» **Records for this exercise**:
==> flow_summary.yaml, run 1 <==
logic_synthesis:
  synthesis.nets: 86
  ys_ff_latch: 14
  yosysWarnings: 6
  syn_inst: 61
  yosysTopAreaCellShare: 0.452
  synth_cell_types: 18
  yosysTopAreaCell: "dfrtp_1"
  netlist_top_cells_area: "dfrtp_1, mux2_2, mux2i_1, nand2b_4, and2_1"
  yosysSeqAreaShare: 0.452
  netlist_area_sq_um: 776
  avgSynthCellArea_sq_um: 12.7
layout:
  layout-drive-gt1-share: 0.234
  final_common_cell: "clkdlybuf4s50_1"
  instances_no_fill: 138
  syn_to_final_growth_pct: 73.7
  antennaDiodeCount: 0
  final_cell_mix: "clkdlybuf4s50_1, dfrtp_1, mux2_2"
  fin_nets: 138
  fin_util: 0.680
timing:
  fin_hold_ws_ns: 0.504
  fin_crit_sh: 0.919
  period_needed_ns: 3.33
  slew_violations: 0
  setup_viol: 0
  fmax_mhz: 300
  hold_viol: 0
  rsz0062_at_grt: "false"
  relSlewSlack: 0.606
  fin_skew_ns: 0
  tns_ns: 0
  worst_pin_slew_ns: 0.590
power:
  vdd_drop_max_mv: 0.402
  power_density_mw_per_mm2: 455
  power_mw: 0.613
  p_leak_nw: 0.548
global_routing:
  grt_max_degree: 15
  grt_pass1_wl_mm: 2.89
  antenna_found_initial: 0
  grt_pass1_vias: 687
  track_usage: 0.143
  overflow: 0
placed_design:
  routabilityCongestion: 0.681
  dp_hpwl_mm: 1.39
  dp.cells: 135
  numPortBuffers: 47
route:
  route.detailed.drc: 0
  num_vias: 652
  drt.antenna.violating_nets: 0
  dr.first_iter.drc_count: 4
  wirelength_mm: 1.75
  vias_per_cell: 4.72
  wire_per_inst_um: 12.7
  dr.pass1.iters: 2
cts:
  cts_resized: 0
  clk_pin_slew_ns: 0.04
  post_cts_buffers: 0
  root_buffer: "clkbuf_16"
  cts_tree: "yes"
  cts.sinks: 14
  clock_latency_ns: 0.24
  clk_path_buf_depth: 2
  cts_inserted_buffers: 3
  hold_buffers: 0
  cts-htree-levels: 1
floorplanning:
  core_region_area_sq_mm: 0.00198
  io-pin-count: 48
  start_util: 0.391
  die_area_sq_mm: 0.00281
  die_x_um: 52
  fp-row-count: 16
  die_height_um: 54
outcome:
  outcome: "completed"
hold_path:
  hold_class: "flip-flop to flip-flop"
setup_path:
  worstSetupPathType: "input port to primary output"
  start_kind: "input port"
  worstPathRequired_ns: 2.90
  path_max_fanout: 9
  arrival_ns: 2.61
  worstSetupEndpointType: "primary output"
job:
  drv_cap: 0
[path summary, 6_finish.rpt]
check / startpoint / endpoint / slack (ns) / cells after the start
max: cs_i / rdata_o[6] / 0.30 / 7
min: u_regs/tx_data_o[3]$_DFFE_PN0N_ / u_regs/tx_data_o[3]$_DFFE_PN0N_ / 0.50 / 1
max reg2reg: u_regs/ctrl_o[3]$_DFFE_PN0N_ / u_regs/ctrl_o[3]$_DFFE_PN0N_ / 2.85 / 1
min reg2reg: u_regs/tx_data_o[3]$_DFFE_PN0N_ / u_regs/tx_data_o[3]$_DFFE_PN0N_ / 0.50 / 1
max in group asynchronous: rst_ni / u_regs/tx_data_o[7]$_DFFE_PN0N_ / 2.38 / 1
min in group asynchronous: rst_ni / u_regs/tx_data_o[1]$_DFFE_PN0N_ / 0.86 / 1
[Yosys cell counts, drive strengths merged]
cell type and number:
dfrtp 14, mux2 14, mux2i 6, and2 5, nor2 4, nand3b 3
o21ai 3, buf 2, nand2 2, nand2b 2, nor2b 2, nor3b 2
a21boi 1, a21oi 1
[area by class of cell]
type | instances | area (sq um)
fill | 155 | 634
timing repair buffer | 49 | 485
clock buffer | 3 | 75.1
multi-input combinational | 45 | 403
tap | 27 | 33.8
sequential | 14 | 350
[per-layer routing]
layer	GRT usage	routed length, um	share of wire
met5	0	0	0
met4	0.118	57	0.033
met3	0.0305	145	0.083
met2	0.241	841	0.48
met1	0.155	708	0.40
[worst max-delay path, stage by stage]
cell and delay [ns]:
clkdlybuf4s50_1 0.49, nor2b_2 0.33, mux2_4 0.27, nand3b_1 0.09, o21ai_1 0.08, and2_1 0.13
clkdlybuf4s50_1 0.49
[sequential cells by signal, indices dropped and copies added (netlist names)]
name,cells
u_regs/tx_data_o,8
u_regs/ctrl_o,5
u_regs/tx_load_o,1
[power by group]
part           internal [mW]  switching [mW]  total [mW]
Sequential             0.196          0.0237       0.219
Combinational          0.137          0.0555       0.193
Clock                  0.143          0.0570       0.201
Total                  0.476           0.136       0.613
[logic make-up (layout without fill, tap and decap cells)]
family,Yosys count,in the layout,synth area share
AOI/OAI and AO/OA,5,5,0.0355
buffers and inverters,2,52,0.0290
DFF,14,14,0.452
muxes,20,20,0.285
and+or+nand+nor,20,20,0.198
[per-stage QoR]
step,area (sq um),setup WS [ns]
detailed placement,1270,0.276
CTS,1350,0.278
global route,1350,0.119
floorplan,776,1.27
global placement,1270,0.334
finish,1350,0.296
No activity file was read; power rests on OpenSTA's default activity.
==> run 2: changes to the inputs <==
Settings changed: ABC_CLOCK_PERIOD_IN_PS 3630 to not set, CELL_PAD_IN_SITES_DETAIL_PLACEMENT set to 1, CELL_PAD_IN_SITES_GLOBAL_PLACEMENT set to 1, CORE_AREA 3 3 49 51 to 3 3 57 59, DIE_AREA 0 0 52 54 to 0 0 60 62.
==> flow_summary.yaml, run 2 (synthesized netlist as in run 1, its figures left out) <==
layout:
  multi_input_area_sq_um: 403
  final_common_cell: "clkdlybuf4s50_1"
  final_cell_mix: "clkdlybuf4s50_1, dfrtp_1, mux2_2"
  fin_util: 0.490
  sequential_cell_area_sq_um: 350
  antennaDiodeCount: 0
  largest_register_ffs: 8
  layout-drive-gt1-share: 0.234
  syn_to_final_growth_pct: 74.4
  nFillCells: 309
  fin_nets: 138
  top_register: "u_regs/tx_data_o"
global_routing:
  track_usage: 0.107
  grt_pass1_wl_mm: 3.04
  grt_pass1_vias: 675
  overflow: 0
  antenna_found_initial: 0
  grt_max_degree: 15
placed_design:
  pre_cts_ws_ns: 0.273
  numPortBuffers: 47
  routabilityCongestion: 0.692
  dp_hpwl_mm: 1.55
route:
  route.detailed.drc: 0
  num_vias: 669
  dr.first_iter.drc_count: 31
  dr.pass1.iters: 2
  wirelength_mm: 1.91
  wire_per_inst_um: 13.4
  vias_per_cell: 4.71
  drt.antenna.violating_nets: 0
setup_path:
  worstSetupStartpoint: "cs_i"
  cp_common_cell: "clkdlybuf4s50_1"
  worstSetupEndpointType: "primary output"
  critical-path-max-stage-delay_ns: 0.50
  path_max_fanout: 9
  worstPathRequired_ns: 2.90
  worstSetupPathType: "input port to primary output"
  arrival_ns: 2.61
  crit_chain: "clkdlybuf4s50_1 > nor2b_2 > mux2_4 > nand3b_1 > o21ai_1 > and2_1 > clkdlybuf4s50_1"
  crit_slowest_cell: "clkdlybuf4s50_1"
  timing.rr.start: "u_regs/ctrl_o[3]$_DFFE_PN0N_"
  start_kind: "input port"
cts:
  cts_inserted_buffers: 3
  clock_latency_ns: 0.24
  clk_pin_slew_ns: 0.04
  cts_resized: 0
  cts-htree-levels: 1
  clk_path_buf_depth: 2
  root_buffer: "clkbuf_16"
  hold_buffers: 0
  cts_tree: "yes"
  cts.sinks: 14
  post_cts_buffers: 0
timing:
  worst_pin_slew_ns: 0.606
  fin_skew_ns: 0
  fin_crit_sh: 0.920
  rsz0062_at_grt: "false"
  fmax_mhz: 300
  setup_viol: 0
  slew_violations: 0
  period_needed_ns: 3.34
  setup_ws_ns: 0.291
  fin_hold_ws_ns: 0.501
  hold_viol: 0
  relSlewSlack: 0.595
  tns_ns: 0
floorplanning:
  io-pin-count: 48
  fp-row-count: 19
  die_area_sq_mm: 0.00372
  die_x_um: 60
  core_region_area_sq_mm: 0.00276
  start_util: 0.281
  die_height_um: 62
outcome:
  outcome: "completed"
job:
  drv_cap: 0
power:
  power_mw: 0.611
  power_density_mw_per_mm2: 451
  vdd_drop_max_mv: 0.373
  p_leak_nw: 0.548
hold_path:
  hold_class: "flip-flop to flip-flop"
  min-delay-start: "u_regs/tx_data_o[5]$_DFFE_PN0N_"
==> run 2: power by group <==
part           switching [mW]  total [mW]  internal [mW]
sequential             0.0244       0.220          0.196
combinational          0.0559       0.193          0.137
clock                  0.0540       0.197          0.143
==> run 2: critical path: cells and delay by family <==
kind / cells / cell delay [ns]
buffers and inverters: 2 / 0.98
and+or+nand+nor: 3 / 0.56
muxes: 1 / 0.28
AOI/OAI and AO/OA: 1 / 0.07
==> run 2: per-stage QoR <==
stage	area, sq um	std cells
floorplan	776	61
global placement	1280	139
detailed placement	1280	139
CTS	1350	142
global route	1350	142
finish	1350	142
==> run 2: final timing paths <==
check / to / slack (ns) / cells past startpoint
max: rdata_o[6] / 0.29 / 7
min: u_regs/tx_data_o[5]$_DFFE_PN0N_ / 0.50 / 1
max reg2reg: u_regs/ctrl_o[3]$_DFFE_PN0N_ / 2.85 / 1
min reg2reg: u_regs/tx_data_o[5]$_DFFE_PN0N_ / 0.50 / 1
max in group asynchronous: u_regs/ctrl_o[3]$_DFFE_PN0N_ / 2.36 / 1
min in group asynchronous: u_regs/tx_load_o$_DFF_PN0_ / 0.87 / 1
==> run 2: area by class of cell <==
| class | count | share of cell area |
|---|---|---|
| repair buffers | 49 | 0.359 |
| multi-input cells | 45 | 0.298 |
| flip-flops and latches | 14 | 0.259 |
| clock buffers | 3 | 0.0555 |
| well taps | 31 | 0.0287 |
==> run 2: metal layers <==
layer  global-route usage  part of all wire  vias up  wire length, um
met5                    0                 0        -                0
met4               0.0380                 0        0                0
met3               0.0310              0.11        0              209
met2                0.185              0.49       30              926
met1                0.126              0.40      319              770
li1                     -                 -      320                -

» **Exercise**: Each line with the word "timing" in the records above belongs in the result; copy all of them.

» **Exercise response**:
timing:
timing repair buffer | 49 | 485
  timing.rr.start: "u_regs/ctrl_o[3]$_DFFE_PN0N_"
timing:
==> run 2: final timing paths <==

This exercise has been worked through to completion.